**Brief**:
Among the records that follow, set down only the lines from the one containing "slowest_delay_ns 0.80 \" to the one containing "place_hpwl_um 2410 \", both included, exactly.

::: Data :::

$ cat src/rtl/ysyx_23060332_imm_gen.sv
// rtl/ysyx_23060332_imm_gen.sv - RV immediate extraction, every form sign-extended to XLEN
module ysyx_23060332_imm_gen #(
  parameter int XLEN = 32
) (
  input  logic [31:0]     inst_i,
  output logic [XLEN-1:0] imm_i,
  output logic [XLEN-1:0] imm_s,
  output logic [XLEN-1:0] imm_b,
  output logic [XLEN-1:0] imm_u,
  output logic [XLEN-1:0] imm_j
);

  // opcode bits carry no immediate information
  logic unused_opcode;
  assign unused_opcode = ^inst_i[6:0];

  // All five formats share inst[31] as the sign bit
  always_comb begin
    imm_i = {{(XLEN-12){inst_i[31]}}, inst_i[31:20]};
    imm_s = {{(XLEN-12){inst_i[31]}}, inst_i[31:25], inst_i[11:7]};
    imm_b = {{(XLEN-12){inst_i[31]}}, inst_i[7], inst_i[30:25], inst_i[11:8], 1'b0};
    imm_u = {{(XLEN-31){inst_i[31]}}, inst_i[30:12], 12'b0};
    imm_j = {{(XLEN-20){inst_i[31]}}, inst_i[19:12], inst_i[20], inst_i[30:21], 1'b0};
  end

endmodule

:::
::: Data :::

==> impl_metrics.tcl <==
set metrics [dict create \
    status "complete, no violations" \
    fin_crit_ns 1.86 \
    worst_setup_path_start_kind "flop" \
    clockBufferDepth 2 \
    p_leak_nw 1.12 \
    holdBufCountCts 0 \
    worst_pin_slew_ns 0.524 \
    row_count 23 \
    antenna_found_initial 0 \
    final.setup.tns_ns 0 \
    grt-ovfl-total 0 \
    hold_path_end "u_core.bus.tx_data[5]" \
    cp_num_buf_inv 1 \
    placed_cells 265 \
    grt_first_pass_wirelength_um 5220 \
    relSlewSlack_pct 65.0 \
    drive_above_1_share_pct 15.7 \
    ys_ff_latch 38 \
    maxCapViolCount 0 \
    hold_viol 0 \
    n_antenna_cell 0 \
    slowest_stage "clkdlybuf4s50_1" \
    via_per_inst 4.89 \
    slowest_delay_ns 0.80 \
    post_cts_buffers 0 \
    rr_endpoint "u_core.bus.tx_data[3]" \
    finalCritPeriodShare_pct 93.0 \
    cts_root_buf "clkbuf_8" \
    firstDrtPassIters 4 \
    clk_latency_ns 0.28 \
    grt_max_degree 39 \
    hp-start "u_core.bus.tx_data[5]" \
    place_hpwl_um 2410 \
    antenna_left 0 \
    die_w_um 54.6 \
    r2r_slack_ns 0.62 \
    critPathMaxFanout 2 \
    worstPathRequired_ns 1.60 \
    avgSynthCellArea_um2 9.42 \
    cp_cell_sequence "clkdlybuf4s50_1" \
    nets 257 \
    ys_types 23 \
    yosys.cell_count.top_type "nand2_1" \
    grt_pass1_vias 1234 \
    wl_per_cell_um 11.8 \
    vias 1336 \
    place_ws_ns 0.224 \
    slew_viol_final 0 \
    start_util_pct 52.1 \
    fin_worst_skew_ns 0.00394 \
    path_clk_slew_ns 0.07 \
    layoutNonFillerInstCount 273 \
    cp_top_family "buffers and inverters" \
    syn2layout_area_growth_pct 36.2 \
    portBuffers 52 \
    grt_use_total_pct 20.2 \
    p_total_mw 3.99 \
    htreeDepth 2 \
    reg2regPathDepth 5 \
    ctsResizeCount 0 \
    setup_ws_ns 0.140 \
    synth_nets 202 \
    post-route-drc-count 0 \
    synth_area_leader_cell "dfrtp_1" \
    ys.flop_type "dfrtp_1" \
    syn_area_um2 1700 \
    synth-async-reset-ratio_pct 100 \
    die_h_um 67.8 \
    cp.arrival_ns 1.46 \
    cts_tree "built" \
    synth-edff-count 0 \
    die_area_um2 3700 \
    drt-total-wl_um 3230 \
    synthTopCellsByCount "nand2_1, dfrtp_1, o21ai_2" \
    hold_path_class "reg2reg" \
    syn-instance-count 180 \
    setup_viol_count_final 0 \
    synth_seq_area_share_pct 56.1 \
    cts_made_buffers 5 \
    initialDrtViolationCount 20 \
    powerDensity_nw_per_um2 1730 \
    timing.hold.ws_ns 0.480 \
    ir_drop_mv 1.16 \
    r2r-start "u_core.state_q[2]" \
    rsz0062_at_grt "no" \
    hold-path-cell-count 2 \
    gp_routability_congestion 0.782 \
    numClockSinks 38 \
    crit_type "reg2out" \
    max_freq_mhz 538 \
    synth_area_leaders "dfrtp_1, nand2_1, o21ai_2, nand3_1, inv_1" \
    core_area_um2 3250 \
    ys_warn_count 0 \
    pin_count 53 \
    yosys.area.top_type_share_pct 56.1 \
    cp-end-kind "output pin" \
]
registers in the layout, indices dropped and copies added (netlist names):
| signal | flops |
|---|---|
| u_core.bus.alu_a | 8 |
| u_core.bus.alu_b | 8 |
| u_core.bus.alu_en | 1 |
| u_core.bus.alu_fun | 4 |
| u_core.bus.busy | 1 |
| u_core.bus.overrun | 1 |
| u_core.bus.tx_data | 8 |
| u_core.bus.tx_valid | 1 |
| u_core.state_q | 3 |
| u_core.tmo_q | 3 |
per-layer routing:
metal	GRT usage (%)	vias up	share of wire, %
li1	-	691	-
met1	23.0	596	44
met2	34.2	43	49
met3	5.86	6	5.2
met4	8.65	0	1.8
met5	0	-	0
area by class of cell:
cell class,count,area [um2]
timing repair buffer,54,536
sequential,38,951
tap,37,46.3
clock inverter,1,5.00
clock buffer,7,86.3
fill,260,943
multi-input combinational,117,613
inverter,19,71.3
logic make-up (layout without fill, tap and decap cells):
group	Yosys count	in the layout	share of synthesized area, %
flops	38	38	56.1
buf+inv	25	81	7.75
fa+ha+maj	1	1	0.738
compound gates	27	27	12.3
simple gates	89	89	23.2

:::
::: Data :::

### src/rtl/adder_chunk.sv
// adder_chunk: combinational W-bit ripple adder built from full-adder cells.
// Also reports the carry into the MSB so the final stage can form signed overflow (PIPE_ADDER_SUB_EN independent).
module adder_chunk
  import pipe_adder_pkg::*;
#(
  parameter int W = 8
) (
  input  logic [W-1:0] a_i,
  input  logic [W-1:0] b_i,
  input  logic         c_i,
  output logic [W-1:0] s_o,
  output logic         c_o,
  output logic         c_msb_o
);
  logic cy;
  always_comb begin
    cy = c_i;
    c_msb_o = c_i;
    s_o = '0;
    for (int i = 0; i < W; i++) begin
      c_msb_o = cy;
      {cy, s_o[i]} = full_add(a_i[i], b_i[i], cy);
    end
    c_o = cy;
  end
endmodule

:::

**Output for this exercise**:
    slowest_delay_ns 0.80 \
    post_cts_buffers 0 \
    rr_endpoint "u_core.bus.tx_data[3]" \
    finalCritPeriodShare_pct 93.0 \
    cts_root_buf "clkbuf_8" \
    firstDrtPassIters 4 \
    clk_latency_ns 0.28 \
    grt_max_degree 39 \
    hp-start "u_core.bus.tx_data[5]" \
    place_hpwl_um 2410 \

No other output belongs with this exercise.